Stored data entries
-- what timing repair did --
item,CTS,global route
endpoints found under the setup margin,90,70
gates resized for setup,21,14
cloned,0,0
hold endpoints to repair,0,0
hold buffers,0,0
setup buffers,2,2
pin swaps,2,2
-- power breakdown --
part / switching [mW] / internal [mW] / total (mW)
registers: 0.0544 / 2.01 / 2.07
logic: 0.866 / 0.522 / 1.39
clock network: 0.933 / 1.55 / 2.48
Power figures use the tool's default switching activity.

==

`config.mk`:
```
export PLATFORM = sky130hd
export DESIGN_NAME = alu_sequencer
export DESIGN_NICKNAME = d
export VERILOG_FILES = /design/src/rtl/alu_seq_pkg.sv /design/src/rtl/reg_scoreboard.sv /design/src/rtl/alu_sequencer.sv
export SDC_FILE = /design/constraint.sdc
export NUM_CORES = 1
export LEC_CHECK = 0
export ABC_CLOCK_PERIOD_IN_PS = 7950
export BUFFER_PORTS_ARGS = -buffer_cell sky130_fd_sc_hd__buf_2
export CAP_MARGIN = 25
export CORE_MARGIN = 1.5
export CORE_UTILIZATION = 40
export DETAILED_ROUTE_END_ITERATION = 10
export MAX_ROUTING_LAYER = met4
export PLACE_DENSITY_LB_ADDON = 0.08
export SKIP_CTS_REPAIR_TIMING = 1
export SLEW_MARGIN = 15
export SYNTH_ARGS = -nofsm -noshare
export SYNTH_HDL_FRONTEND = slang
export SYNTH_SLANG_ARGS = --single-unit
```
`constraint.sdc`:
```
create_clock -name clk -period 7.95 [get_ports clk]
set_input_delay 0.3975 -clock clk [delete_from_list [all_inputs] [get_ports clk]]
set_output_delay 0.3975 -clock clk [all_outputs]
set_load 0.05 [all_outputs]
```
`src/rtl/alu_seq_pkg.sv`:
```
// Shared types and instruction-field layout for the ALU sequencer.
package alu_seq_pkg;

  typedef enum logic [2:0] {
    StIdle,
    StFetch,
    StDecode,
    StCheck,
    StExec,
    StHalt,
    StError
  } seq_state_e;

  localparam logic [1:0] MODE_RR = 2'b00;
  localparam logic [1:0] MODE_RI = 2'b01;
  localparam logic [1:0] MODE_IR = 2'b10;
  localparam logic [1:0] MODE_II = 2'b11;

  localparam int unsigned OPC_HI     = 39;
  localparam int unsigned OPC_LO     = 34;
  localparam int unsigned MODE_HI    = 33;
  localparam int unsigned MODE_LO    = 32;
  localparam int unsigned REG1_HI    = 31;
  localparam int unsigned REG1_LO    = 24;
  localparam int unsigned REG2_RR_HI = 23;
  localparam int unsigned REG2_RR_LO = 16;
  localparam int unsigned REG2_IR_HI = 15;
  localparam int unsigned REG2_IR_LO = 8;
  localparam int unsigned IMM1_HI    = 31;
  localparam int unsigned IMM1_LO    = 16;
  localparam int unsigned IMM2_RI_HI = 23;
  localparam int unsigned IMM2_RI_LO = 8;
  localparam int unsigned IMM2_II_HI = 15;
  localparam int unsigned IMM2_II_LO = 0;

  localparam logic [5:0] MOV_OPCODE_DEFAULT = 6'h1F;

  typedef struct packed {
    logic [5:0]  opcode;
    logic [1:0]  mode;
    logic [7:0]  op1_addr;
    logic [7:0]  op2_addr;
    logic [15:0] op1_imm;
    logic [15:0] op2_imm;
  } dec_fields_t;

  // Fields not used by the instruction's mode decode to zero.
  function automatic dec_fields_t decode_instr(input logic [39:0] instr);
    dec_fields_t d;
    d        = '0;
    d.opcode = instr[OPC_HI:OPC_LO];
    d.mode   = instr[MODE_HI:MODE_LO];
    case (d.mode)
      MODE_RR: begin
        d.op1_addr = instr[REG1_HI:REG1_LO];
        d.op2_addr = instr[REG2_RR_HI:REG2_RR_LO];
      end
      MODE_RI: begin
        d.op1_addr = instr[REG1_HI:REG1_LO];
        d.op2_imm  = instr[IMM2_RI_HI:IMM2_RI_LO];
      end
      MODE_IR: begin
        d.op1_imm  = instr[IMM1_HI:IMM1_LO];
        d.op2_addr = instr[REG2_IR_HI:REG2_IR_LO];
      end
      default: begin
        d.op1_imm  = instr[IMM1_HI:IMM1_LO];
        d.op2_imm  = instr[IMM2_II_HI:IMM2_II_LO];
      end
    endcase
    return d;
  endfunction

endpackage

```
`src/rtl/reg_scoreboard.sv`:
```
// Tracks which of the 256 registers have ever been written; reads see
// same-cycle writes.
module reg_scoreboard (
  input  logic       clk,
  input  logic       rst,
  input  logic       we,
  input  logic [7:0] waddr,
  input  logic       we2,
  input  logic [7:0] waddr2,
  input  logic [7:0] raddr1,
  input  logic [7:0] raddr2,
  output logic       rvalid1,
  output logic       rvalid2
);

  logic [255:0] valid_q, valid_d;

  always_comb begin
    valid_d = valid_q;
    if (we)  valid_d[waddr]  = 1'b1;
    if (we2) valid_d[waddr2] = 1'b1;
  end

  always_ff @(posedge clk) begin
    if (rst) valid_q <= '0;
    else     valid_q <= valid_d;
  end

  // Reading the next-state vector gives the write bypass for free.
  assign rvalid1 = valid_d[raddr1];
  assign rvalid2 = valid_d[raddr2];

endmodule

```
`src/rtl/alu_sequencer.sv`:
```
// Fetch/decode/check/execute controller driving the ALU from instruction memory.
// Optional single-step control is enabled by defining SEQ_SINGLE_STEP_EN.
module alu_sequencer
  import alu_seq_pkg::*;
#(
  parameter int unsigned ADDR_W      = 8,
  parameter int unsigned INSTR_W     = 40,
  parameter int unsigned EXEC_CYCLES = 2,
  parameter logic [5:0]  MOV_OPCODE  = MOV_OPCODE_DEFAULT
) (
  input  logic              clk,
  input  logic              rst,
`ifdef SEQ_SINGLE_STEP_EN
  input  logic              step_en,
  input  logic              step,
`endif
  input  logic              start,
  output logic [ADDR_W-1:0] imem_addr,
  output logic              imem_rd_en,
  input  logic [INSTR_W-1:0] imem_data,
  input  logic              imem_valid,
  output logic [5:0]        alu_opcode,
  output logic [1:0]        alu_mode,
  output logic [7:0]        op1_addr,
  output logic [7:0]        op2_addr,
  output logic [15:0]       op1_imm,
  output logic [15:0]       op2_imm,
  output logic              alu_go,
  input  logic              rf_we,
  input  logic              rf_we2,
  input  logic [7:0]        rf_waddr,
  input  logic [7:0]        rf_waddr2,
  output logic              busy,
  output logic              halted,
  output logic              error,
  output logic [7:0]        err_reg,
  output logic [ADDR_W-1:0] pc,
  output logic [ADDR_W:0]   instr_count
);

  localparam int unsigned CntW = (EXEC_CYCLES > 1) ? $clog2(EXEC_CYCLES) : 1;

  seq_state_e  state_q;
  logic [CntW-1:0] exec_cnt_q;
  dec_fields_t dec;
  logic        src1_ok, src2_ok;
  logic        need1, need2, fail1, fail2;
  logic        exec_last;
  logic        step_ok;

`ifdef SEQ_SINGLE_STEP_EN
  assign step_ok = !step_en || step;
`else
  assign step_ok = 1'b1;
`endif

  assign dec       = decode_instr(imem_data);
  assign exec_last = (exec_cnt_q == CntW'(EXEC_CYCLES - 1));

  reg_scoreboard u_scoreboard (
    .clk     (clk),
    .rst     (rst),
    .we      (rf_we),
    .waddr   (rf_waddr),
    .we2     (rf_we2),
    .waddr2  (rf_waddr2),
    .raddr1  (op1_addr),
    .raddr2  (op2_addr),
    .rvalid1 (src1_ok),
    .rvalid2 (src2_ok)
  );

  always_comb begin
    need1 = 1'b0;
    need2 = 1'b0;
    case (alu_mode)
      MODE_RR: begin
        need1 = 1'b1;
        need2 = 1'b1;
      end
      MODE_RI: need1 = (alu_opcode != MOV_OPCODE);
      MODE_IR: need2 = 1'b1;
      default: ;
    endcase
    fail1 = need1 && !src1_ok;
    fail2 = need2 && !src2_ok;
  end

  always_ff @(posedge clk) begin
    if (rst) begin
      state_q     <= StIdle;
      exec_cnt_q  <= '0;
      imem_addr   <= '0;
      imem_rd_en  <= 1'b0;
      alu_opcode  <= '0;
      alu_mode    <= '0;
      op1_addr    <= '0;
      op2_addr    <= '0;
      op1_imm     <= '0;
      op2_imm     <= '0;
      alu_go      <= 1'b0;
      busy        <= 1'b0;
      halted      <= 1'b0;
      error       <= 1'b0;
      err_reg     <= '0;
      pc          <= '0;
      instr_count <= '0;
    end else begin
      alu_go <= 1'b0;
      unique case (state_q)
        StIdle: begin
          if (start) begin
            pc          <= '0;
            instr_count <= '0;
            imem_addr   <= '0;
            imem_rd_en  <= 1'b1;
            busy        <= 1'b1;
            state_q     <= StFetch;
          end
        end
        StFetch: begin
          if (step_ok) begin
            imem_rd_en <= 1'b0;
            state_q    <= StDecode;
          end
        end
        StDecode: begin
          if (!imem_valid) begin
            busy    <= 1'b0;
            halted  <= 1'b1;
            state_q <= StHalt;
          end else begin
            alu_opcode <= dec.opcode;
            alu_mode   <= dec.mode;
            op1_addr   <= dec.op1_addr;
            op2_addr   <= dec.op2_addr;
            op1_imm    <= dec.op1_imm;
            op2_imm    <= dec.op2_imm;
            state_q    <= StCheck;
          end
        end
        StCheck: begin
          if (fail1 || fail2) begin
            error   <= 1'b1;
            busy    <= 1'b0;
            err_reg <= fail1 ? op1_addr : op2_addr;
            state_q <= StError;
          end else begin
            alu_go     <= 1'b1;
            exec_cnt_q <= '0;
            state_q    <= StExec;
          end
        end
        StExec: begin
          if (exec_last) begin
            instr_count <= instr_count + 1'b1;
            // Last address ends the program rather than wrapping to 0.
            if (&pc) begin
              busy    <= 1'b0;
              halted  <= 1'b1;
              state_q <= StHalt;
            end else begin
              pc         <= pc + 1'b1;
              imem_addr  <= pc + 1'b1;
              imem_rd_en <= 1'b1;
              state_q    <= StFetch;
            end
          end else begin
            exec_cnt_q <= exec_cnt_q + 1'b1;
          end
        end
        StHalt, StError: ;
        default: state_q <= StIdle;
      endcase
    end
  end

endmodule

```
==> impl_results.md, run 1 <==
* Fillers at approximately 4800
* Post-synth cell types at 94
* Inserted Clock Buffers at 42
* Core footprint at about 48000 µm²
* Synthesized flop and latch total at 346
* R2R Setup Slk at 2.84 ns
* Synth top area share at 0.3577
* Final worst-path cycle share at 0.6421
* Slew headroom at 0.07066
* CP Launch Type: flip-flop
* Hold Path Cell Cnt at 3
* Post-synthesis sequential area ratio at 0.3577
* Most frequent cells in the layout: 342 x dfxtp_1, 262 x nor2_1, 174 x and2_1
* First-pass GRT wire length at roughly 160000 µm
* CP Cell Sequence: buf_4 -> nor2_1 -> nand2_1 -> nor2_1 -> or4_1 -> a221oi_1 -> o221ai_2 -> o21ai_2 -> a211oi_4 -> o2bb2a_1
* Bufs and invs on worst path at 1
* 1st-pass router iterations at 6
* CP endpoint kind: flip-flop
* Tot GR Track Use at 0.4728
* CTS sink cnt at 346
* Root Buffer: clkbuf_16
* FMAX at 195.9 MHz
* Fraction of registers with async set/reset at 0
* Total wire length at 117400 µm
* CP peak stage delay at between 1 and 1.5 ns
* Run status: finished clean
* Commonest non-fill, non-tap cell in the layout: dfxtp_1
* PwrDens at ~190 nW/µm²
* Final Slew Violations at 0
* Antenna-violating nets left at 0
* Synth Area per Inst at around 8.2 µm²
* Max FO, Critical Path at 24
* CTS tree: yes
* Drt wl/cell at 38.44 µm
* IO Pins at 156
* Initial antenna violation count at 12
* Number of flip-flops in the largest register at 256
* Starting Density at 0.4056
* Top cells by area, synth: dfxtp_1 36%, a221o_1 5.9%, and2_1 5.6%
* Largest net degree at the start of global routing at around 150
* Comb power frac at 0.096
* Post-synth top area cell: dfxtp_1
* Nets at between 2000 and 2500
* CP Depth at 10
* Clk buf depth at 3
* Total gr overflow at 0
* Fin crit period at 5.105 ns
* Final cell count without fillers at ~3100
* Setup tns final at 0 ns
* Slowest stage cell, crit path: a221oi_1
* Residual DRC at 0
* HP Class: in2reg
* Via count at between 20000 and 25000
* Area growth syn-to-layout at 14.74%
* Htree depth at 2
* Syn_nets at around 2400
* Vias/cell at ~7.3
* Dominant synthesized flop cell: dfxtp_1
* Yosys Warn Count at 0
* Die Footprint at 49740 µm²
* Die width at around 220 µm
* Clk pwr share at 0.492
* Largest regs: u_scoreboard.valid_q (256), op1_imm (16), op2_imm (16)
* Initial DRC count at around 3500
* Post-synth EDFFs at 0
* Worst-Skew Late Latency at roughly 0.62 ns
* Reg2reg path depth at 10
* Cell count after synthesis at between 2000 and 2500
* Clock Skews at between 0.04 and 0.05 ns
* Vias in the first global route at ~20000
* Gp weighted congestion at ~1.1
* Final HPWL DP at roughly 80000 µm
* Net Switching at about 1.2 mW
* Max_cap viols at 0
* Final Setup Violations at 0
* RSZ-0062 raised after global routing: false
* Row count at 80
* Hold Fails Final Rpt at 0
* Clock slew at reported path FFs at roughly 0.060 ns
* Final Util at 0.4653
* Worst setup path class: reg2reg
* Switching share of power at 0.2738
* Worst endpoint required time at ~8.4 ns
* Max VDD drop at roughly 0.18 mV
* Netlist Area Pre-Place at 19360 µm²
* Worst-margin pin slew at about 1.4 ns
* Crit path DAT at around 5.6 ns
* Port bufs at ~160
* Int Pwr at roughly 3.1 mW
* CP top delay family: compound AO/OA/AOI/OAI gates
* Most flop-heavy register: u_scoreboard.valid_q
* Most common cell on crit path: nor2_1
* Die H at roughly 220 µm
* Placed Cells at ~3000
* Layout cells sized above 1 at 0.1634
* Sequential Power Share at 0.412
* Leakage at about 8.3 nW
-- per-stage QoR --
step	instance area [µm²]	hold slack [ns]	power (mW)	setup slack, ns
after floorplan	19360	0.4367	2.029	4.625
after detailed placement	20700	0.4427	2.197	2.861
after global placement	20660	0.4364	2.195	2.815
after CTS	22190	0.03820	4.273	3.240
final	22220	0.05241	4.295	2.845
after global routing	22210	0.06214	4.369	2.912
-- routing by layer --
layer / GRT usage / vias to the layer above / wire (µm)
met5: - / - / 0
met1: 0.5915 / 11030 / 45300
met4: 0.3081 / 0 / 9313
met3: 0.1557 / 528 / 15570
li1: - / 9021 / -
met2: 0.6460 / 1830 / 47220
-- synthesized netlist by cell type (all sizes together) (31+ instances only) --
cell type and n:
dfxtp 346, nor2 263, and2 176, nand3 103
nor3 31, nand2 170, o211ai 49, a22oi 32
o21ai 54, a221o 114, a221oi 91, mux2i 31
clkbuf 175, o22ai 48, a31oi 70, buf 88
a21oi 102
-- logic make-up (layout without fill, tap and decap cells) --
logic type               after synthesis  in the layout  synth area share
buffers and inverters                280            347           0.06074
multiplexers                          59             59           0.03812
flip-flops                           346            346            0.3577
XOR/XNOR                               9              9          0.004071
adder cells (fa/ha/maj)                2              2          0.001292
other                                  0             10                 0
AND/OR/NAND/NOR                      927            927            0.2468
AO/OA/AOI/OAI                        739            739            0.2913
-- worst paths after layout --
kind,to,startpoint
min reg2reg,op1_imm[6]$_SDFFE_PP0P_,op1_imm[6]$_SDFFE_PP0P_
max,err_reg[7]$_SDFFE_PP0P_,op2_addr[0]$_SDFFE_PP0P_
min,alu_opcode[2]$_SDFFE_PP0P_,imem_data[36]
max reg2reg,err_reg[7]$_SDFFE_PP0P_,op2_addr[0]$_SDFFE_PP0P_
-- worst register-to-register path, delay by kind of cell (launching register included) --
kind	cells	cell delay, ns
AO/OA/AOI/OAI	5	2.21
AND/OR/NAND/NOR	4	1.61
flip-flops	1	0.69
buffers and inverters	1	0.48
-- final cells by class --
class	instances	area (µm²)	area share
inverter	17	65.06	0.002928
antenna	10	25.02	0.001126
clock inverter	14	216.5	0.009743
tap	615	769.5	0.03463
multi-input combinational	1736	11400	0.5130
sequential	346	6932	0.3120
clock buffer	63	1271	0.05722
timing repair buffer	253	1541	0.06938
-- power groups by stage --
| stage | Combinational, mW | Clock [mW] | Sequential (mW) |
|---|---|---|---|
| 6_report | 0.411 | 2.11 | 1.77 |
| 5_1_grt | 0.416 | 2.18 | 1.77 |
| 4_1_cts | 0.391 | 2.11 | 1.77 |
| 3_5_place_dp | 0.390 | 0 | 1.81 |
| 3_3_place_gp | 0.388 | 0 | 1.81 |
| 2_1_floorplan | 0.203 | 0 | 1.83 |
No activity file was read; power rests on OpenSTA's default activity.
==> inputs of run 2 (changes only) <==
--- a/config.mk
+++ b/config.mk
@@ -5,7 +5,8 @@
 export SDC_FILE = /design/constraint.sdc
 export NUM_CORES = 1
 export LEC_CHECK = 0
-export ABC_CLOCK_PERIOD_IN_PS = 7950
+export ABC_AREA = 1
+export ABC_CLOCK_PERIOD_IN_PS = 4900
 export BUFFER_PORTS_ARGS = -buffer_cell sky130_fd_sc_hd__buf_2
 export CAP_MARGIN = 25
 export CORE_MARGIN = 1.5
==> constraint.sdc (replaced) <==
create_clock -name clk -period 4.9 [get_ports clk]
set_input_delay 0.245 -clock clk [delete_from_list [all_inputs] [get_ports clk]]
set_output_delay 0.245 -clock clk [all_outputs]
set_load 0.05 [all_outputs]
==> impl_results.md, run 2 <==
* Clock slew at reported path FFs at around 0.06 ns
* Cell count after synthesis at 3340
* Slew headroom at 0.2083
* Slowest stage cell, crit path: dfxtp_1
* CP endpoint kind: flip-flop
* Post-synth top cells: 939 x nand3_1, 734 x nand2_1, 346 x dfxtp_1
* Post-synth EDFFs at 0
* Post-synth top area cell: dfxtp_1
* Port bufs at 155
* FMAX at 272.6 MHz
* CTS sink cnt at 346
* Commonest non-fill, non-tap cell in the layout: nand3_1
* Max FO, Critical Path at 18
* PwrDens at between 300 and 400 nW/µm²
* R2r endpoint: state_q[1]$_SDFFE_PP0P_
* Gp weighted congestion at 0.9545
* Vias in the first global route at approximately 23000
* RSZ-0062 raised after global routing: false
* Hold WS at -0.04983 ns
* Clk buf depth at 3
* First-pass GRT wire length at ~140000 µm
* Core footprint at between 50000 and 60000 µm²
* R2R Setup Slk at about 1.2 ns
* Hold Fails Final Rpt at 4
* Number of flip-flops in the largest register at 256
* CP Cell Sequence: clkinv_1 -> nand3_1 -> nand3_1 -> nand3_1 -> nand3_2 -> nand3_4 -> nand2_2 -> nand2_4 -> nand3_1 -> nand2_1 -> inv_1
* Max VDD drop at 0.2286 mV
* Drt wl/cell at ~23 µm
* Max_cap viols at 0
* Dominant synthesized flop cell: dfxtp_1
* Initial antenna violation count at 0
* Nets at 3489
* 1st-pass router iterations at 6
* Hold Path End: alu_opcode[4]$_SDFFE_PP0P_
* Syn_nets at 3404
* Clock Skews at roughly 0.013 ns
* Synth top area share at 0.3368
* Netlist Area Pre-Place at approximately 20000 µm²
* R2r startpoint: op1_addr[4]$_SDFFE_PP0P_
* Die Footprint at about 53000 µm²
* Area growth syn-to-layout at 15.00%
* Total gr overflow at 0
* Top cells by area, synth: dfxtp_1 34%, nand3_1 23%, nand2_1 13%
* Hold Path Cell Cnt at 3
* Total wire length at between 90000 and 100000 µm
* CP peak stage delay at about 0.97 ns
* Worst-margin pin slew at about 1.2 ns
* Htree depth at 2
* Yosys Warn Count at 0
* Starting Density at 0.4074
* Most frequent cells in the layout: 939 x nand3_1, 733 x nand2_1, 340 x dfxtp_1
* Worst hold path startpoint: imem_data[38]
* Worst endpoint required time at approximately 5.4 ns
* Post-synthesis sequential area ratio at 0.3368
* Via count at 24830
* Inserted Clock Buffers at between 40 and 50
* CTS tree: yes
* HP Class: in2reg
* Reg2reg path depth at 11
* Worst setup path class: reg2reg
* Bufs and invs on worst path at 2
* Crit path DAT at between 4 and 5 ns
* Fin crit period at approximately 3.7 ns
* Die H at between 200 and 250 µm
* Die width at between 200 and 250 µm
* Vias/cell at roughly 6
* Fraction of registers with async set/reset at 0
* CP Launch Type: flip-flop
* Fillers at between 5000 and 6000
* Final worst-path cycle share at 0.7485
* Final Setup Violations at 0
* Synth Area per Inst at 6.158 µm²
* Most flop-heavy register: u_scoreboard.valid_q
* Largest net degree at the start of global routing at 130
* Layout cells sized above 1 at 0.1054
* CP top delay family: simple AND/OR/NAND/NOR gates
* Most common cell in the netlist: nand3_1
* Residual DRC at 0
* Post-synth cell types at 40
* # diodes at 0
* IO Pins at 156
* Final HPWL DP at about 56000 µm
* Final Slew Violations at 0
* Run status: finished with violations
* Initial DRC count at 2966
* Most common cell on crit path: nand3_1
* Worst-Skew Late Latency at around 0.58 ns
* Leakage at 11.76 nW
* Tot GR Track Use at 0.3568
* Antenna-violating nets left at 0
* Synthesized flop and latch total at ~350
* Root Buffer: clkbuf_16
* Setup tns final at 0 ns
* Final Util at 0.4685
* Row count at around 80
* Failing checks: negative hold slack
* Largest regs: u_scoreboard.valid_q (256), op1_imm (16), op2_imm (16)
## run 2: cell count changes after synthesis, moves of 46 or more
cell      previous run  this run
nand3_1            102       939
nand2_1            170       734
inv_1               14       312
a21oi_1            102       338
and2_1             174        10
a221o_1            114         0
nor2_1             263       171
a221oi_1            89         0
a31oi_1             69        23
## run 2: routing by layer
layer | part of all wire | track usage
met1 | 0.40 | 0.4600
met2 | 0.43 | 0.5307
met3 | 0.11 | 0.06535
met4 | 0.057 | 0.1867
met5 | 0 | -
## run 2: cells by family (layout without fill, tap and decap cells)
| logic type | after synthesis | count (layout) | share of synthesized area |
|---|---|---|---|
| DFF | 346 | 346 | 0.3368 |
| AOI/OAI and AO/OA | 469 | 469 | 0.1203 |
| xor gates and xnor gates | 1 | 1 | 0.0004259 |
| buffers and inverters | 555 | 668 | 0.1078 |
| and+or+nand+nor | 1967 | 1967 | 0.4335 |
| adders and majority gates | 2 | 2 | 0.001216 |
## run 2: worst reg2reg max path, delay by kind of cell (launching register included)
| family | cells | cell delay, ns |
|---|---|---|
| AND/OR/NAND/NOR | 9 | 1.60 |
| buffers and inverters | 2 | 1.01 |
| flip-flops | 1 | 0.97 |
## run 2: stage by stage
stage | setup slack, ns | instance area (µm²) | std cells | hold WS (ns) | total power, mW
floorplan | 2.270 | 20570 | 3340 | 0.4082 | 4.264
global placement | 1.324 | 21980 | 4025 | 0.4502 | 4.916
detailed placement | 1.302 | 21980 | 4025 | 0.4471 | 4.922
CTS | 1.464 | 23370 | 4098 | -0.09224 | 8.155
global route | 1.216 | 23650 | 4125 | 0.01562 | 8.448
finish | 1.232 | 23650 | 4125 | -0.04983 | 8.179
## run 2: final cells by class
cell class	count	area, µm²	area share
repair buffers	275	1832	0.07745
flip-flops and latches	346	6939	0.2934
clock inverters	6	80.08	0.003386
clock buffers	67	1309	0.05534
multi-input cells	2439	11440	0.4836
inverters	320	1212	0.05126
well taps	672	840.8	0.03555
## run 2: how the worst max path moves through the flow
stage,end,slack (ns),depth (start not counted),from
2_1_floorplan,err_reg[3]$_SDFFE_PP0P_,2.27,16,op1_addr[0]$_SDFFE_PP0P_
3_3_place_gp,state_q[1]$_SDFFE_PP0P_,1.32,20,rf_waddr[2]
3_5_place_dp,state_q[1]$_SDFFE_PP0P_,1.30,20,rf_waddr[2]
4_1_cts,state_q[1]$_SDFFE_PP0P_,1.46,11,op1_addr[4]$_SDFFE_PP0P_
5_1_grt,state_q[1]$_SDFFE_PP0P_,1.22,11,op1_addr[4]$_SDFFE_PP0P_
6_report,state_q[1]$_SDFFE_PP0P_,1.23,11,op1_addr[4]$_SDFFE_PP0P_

[WORK TASK]
Collect the lines of the data that carry the word "endpoints".

[EXERCISE RESULT]
endpoints found under the setup margin,90,70
hold endpoints to repair,0,0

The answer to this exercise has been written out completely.